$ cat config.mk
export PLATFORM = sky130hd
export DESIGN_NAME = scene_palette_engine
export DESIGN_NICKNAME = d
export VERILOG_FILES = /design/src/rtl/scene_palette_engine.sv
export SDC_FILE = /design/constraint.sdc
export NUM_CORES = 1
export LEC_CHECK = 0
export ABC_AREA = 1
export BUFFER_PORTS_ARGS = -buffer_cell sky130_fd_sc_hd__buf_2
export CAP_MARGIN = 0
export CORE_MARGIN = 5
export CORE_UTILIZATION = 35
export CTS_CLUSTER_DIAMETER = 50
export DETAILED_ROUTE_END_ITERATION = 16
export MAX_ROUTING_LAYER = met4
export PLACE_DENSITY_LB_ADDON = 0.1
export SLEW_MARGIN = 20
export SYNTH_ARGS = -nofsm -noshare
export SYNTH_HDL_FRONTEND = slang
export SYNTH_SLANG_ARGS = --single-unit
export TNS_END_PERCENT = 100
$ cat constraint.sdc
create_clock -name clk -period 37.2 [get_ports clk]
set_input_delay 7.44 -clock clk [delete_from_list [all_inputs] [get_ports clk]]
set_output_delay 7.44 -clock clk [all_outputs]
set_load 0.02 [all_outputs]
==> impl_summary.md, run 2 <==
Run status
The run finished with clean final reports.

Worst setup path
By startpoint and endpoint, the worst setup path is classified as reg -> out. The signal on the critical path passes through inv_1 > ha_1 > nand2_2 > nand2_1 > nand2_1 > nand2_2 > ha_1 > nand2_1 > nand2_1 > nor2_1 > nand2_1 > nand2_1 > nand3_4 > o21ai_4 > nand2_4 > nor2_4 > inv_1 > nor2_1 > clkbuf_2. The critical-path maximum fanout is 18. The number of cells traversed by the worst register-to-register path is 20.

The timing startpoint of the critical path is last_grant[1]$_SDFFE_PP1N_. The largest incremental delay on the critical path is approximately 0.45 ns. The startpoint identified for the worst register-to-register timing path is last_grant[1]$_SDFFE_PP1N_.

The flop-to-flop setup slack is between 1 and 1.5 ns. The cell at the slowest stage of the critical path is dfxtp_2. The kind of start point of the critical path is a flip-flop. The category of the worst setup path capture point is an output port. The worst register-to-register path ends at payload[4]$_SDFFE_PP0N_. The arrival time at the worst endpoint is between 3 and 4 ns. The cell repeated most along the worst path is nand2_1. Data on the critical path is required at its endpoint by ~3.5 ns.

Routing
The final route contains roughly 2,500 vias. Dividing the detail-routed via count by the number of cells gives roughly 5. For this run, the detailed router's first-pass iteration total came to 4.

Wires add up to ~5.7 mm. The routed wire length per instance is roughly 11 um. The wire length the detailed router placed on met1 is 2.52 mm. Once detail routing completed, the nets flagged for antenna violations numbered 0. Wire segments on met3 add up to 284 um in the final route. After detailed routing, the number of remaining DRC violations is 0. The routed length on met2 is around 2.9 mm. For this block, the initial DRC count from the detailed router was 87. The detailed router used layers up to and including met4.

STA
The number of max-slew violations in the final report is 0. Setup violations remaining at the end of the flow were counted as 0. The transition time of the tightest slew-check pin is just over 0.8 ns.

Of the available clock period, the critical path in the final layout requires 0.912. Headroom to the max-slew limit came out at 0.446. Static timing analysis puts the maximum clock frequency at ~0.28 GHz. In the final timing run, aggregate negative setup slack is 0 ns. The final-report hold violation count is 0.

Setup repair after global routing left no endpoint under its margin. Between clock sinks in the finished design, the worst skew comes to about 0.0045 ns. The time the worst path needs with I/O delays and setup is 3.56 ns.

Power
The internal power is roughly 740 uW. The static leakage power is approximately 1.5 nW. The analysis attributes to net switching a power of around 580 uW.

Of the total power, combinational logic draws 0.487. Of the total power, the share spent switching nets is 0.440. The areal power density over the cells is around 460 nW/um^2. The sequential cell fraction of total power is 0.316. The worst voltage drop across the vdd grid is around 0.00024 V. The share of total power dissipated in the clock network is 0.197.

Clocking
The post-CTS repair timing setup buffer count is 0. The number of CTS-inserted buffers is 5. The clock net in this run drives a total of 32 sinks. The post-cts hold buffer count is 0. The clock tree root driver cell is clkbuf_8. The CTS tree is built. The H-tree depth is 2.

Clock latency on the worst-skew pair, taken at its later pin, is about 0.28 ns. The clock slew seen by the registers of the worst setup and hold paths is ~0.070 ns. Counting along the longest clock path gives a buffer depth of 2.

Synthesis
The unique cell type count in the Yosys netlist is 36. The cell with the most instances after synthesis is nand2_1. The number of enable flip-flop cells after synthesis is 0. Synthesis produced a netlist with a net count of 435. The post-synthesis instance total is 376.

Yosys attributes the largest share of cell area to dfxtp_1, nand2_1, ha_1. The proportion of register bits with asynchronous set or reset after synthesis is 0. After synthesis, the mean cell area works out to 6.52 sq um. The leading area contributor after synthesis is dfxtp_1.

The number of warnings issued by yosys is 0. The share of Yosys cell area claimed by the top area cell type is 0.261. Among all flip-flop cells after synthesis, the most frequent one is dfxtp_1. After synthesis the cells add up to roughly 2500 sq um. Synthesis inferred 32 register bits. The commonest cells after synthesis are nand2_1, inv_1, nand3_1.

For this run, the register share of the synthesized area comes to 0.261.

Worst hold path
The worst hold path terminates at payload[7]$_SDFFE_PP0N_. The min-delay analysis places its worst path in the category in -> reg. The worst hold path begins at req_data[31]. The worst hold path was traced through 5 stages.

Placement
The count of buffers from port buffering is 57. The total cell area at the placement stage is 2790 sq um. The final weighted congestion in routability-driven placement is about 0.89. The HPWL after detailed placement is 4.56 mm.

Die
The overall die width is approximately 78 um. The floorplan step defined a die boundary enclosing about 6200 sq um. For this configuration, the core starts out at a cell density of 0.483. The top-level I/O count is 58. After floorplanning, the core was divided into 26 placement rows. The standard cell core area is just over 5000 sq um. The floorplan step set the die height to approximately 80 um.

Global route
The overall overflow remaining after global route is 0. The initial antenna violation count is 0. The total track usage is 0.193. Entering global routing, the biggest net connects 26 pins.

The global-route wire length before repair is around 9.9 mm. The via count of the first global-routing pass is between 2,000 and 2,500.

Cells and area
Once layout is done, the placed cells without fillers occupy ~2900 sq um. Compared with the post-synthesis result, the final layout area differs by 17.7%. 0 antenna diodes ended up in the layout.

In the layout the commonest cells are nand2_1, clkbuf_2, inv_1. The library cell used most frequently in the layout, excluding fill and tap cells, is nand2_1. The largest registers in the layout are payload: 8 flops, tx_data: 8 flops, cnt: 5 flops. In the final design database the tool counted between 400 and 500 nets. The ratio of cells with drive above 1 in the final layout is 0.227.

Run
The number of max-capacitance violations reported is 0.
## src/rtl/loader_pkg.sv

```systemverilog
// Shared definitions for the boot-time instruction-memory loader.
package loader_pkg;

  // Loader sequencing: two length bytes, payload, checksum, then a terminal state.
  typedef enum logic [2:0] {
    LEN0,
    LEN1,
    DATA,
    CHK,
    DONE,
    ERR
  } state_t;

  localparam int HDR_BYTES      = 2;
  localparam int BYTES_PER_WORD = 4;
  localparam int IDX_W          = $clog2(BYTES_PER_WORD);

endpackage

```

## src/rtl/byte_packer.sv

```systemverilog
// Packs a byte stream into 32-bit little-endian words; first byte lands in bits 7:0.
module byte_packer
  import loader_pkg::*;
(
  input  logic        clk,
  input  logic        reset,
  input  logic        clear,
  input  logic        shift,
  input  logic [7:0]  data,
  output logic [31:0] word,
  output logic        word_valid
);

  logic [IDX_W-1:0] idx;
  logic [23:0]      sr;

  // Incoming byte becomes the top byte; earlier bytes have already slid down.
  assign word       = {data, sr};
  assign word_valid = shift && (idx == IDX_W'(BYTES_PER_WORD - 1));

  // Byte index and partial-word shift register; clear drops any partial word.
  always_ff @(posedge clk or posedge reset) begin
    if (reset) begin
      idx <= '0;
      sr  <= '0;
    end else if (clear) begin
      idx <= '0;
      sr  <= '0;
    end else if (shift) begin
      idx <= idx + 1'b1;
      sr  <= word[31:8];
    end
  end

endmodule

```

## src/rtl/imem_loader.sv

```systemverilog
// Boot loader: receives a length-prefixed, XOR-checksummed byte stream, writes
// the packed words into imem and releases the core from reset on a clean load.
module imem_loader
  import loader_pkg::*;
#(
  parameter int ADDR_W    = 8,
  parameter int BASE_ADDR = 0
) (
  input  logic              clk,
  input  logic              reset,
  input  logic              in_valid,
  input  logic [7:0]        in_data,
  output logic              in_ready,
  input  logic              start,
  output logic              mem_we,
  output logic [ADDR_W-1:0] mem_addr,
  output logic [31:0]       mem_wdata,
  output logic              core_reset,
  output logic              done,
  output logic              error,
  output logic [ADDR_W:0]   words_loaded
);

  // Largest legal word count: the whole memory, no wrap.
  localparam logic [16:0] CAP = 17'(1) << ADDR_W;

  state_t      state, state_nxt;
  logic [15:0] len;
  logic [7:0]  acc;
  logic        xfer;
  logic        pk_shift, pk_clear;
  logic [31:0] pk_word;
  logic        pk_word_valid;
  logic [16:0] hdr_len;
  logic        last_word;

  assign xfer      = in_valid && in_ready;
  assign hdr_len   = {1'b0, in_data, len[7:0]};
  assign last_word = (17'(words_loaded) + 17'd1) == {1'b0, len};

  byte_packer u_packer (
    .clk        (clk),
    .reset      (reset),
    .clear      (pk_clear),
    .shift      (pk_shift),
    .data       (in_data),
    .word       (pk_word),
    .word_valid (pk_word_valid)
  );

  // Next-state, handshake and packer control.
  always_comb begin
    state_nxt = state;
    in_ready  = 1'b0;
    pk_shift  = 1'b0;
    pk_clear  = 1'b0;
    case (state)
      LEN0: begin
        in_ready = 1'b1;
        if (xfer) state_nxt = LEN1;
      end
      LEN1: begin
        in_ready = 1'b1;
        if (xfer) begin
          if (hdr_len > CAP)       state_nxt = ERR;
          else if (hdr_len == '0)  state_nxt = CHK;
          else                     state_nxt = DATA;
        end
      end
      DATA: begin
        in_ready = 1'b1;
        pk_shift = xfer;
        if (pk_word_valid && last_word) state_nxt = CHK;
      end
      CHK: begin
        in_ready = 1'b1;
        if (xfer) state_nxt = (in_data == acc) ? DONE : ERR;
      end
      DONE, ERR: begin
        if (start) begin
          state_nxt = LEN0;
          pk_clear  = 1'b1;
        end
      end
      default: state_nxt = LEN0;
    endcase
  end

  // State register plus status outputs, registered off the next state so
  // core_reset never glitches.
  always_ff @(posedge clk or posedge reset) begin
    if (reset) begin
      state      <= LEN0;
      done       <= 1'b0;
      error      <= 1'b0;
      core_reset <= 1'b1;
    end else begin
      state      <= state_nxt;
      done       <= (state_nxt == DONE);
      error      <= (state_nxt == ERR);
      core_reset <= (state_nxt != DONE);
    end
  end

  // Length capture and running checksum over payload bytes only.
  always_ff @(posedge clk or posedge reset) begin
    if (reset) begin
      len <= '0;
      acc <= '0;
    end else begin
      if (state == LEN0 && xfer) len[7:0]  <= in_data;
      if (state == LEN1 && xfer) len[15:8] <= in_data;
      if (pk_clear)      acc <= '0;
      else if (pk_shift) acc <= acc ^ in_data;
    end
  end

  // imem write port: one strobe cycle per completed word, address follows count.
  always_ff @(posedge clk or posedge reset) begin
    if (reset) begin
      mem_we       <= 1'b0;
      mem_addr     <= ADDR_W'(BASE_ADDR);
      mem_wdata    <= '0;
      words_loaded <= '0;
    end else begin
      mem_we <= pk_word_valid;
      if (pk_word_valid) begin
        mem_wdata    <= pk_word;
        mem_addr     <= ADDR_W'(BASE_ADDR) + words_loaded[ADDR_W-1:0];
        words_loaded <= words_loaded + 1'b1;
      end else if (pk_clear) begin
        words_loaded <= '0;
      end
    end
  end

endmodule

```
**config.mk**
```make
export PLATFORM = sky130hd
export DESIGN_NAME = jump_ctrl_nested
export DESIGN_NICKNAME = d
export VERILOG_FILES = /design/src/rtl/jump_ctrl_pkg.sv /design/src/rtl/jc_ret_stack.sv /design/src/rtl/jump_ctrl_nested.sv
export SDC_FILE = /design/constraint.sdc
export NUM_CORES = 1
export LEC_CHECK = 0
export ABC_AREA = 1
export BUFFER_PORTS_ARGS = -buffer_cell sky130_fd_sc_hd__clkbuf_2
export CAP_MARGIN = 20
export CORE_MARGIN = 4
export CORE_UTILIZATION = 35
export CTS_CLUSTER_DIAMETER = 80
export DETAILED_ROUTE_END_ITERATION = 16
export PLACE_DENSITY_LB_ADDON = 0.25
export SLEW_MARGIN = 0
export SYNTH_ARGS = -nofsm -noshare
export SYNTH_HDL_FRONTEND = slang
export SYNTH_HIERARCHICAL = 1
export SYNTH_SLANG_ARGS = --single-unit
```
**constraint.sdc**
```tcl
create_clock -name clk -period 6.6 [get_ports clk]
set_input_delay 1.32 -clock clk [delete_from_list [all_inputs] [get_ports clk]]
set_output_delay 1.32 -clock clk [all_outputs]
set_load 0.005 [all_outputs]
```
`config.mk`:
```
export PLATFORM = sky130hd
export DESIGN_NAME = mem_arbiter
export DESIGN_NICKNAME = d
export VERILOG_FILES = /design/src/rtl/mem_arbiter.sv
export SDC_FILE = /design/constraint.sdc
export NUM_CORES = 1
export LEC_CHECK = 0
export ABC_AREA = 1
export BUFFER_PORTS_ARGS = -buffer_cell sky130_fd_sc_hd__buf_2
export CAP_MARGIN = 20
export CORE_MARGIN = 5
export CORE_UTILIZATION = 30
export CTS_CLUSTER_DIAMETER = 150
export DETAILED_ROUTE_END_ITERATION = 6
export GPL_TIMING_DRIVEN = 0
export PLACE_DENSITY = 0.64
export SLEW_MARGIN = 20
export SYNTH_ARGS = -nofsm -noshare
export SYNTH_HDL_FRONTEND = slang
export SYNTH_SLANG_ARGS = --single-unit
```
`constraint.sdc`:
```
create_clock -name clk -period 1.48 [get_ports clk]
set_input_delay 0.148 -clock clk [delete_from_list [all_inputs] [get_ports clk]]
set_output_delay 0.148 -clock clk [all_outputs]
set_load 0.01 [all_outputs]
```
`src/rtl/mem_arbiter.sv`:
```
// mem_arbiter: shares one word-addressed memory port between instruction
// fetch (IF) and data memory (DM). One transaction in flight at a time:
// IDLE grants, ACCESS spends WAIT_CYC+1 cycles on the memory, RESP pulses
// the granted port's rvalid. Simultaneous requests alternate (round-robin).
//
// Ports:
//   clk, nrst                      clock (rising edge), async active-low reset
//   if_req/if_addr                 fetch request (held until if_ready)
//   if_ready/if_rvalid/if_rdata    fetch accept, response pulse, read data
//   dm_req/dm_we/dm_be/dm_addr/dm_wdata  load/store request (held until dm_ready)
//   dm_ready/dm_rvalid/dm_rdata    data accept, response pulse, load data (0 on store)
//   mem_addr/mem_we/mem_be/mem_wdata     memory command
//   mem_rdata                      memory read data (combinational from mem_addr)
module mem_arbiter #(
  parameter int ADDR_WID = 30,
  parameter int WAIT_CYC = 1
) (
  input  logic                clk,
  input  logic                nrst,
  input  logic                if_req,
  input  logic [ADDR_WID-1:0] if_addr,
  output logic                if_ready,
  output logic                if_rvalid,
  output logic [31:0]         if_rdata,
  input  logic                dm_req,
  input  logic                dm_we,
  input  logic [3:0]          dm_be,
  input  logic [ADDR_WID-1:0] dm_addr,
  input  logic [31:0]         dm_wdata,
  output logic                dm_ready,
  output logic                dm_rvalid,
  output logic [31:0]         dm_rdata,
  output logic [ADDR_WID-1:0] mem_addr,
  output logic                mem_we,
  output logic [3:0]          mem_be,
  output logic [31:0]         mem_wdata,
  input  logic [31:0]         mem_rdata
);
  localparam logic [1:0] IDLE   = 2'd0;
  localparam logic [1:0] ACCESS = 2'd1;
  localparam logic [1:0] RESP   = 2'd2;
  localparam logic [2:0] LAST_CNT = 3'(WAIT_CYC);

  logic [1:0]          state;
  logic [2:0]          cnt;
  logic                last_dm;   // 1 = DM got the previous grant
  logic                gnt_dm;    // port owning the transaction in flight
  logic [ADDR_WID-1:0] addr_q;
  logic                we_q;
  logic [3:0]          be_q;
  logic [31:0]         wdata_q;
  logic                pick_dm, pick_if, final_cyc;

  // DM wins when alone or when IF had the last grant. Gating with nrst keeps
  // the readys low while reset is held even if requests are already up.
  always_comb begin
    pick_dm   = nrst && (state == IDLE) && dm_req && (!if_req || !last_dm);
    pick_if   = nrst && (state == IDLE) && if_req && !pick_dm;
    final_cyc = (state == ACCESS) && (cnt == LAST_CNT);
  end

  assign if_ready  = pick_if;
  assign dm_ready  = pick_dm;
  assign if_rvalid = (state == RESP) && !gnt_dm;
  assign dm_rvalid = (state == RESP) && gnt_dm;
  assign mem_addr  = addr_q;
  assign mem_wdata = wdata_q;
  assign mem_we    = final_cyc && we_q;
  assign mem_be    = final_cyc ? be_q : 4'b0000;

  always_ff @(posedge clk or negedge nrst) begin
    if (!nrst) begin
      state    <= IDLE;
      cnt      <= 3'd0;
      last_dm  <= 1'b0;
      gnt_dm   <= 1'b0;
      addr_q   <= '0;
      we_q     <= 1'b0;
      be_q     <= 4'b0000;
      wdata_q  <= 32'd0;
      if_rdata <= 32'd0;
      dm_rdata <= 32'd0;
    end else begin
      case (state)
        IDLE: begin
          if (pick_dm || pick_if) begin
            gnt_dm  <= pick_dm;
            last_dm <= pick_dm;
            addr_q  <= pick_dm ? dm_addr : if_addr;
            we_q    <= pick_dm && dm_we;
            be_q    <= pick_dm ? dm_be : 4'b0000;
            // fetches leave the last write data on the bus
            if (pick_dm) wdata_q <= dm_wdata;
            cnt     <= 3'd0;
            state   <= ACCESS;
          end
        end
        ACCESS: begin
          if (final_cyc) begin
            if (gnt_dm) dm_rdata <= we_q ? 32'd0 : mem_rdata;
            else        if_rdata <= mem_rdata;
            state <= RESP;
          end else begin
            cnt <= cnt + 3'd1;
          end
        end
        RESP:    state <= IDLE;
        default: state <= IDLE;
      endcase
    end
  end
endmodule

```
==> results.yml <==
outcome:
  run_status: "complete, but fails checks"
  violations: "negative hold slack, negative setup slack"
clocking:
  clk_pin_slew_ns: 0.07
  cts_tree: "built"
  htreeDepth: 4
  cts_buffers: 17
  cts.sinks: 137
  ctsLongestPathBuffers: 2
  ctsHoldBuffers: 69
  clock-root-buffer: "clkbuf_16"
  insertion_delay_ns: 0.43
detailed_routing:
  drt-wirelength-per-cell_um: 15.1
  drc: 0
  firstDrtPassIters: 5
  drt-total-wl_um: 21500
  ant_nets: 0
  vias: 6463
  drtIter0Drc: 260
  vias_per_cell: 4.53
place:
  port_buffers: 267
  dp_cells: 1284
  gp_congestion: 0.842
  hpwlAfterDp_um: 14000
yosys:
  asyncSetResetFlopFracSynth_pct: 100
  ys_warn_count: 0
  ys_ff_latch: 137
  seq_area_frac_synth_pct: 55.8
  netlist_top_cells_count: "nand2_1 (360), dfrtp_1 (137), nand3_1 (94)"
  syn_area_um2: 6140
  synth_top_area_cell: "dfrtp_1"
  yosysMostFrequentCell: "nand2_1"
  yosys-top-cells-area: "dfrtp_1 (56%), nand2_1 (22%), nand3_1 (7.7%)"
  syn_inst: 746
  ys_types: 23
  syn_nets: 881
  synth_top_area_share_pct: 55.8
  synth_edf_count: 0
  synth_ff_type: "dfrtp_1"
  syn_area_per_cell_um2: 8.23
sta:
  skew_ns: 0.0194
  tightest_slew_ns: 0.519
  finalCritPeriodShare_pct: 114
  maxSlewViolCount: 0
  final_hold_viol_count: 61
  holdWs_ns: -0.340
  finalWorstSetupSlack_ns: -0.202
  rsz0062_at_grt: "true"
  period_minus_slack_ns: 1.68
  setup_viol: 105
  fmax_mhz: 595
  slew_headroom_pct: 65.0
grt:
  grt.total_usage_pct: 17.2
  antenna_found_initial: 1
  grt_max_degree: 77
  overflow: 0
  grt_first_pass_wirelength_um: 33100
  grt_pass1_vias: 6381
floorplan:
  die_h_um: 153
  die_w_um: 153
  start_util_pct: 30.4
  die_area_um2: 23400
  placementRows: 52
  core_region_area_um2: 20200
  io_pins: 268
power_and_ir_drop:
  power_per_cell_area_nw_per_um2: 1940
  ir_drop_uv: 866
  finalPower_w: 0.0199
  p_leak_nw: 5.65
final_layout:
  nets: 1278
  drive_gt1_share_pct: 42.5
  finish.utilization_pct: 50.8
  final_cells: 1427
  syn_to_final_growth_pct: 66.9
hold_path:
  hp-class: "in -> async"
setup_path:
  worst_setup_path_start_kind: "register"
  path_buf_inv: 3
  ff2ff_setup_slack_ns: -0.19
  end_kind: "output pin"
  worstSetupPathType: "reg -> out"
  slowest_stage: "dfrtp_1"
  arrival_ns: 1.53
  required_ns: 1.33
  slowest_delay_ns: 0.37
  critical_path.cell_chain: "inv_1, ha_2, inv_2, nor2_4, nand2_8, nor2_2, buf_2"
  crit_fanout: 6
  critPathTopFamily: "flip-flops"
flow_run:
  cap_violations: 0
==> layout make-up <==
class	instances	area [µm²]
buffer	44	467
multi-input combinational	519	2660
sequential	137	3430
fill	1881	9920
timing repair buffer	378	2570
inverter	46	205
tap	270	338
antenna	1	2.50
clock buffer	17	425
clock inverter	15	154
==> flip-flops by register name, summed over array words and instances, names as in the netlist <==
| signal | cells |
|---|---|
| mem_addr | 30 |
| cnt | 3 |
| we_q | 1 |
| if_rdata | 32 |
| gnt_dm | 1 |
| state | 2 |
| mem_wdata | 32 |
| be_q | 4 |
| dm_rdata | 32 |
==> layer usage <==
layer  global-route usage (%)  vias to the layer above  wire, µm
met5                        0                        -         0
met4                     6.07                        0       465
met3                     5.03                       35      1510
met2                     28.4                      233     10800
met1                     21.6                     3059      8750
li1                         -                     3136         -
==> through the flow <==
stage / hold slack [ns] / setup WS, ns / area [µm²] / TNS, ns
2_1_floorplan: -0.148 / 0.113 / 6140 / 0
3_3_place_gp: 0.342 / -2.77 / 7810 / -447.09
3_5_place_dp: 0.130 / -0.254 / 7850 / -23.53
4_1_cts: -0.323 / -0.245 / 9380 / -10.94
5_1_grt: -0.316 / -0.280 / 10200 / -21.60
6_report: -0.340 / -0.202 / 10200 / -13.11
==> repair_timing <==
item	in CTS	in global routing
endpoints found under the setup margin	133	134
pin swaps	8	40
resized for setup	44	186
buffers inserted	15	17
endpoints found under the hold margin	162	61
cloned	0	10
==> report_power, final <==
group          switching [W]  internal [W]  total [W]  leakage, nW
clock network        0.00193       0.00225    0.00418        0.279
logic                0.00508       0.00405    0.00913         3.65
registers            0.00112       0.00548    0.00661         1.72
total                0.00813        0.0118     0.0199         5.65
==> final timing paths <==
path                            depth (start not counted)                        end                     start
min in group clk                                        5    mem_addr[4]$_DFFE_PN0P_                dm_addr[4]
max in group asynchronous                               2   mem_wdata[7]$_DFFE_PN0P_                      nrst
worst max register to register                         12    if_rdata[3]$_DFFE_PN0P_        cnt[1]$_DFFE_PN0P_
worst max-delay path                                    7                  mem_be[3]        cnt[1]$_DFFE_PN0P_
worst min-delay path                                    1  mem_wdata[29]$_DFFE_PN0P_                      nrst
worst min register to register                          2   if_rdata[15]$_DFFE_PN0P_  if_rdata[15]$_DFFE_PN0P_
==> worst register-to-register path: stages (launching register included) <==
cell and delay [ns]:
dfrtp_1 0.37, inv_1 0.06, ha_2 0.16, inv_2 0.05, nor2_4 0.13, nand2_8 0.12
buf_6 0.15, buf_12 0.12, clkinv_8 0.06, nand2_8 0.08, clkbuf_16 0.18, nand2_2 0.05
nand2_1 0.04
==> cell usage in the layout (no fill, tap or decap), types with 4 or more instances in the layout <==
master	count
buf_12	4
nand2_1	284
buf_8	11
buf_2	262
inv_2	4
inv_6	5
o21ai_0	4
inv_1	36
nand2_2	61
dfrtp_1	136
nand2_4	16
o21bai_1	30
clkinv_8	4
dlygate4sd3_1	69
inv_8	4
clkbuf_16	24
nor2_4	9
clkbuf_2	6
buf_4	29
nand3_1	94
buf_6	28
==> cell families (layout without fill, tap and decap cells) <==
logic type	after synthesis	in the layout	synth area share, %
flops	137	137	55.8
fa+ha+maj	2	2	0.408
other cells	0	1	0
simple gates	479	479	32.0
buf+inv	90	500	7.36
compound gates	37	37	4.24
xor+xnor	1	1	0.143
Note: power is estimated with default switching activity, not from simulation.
※
- **Exercise directions**:
Wherever the word "Once" occurs in a line of the listing, copy that line.

- **Answer for this exercise**:
Wires add up to ~5.7 mm. The routed wire length per instance is roughly 11 um. The wire length the detailed router placed on met1 is 2.52 mm. Once detail routing completed, the nets flagged for antenna violations numbered 0. Wire segments on met3 add up to 284 um in the final route. After detailed routing, the number of remaining DRC violations is 0. The routed length on met2 is around 2.9 mm. For this block, the initial DRC count from the detailed router was 87. The detailed router used layers up to and including met4.
Once layout is done, the placed cells without fillers occupy ~2900 sq um. Compared with the post-synthesis result, the final layout area differs by 17.7%. 0 antenna diodes ended up in the layout.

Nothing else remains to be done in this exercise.